Francisco Valverde, uno de los ganadores de la Bienal Tamayo, explora con su obra la materia, la experiencia y el movimiento
“Para nada le digo ‘no’ al arte conceptual. Le digo ‘no’ a la fobia a la pintura, a los que piensan que, por tratarse de pintura, entonces no. De entrada, creo que el arte verdadero es concepto. Y veo dos posiciones extremas: los que creen que no debe haber pintura porque no es un discurso actual, y los que creen que sólo lo antiguo vale”.
Así habla el pintor Francisco Valverde Prado, quien con la pieza “Monday afternoon” se convirtió en uno de los tres ganadores de la XVII Bienal de Pintura Rufino Tamayo.

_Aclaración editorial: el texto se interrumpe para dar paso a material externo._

==> config.mk <==
export PLATFORM = sky130hd
export DESIGN_NAME = param_command_slave
export DESIGN_NICKNAME = d
export VERILOG_FILES = /design/src/logic/pmc_pkg.sv /design/src/logic/pdu_if.sv /design/src/logic/param_command_slave.sv /design/src/logic/pdu_collector.sv
export SDC_FILE = /design/constraint.sdc
export NUM_CORES = 1
export LEC_CHECK = 0
export BUFFER_PORTS_ARGS = -buffer_cell sky130_fd_sc_hd__buf_2
export CAP_MARGIN = 10
export CORE_MARGIN = 10
export CORE_UTILIZATION = 55
export DETAILED_ROUTE_END_ITERATION = 10
export PLACE_DENSITY = 0.72
export SETUP_SLACK_MARGIN = 0.2
export SYNTH_ARGS = -nofsm -noshare
export SYNTH_HDL_FRONTEND = slang
export SYNTH_SLANG_ARGS = --single-unit
==> constraint.sdc <==
create_clock -name clk -period 5.95 [get_ports clk]
set_input_delay 0.8925 -clock clk [delete_from_list [all_inputs] [get_ports clk]]
set_output_delay 0.8925 -clock clk [all_outputs]
set_load 0.01 [all_outputs]
==> src/logic/pmc_pkg.sv <==
// constants for the parameter command slave: command codes, exception
// codes, frame field positions and reply lengths.
// assumes a framer below it that strips address and checksum bytes.
package pmc_pkg;
	typedef logic [15:0] word_t;

	localparam logic [7:0] CMD_READ      = 8'h03;
	localparam logic [7:0] CMD_WRITE1    = 8'h06;
	localparam logic [7:0] CMD_WRITEN    = 8'h10;
	localparam logic [7:0] CMD_WRITE1_NV = 8'h41;
	localparam logic [7:0] CMD_WRITEN_NV = 8'h43;

	localparam logic [7:0] EXC_FLAG     = 8'h80;
	localparam logic [7:0] EXC_NONE     = 8'h00;
	localparam logic [7:0] EXC_CMD      = 8'h01;
	localparam logic [7:0] EXC_ADDR     = 8'h02;
	localparam logic [7:0] EXC_RANGE    = 8'h03;
	localparam logic [7:0] EXC_FAIL     = 8'h04;
	localparam logic [7:0] EXC_PENDING  = 8'h05;
	localparam logic [7:0] EXC_BUSY     = 8'h06;
	localparam logic [7:0] EXC_UNSUP    = 8'h16;
	localparam logic [7:0] EXC_COUNT    = 8'h17;
	localparam logic [7:0] EXC_FRAME    = 8'h18;
	localparam logic [7:0] EXC_RDONLY   = 8'h20;
	localparam logic [7:0] EXC_RUNLOCK  = 8'h21;
	localparam logic [7:0] EXC_PASSWORD = 8'h22;

	localparam int          MAX_REGS     = 10;
	localparam logic [15:0] MAX_COUNT    = 16'h000a;
	localparam logic [7:0]  POS_CMD      = 8'h00;
	localparam logic [7:0]  POS_ADDR_HI  = 8'h01;
	localparam logic [7:0]  POS_ADDR_LO  = 8'h02;
	localparam logic [7:0]  POS_CNT_HI   = 8'h03;
	localparam logic [7:0]  POS_CNT_LO   = 8'h04;
	localparam logic [7:0]  POS_NBYTES   = 8'h05;
	localparam logic [7:0]  POS_DATA     = 8'h06;
	localparam logic [7:0]  DATA_BYTES   = 8'h14;
	localparam logic [7:0]  FIXED_LEN    = 8'h05;
	localparam logic [4:0]  EXC_LEN      = 5'h02;
	localparam logic [4:0]  ECHO_LEN     = 5'h05;
	localparam logic [4:0]  READ_HDR_LEN = 5'h02;
endpackage

==> src/logic/pdu_if.sv <==
// carrier for one decoded request between collector and command handler.
// fields stay stable from done until the next frame's first byte.
`timescale 1ns/1ns
interface pdu_if;
	logic          done;
	logic [7:0]    cmd;
	logic [15:0]   addr;
	logic [15:0]   count;
	logic          len_ok;
	logic          crc_bad;
	logic          bcast;
	pmc_pkg::word_t words [pmc_pkg::MAX_REGS];

	modport collector (output done, cmd, addr, count, len_ok, crc_bad, bcast,
		words);
	modport handler (input done, cmd, addr, count, len_ok, crc_bad, bcast,
		words);
endinterface // pdu_if
==> config.mk <==
export PLATFORM = sky130hd
export DESIGN_NAME = uasd_decoder
export DESIGN_NICKNAME = d
export VERILOG_FILES = /design/src/pkg/uasd_pkg.sv /design/src/rtl/uasd_ecc_check.sv /design/src/rtl/uasd_decoder.sv
export VERILOG_INCLUDE_DIRS = /design/src /design/src/pkg
export SDC_FILE = /design/constraint.sdc
export NUM_CORES = 1
export LEC_CHECK = 0
export ABC_CLOCK_PERIOD_IN_PS = 6280
export BUFFER_PORTS_ARGS = -buffer_cell sky130_fd_sc_hd__buf_2
export CORE_MARGIN = 3
export CORE_UTILIZATION = 50
export DETAILED_ROUTE_END_ITERATION = 12
export GPL_TIMING_DRIVEN = 0
export PLACE_DENSITY = 0.87
export SETUP_SLACK_MARGIN = 0.4
export SYNTH_ARGS = -nofsm -noshare
export SYNTH_HDL_FRONTEND = slang
export SYNTH_SLANG_ARGS = --single-unit
==> constraint.sdc <==
create_clock -name clk -period 6.28 [get_ports clk]
set_input_delay 0.314 -clock clk [delete_from_list [all_inputs] [get_ports clk]]
set_output_delay 0.314 -clock clk [all_outputs]
set_load 0.01 [all_outputs]
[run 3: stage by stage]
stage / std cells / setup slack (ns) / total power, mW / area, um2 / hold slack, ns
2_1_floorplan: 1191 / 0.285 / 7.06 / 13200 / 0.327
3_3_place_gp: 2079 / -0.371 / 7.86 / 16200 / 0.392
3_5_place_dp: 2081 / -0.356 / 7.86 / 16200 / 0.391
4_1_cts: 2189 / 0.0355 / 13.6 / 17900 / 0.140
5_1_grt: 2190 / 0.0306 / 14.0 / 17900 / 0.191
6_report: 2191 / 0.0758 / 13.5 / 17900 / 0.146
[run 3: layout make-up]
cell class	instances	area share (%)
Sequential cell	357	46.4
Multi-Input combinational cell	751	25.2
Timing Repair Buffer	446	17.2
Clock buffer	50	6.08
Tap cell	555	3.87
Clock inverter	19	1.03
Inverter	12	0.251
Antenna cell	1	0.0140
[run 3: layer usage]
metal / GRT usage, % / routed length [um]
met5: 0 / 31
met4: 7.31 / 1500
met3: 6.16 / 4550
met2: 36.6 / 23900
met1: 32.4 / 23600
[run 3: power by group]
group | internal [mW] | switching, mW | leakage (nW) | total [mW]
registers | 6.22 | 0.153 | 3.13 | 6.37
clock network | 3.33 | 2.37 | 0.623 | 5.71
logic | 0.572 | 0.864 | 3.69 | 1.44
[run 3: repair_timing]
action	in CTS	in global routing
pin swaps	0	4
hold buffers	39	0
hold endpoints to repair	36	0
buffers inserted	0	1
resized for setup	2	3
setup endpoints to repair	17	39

La pintura como lenguaje, así como la experiencia de crearla y de percibir los cambios de la materia son motivaciones de sus obras. Nacido en Cuernavaca, Morelos (1972), Francisco Valverde es egresado del Art Center College of Design, en Pasadena, California; sus obras se han presentado en 12 muestras individuales en México, Estados Unidos, El Salvador y Hungría, además de colectivas. La de este año fue la segunda ocasión en que su obra fue reconocida en la Bienal Tamayo, después de que en 2004 también consiguió ser seleccionado.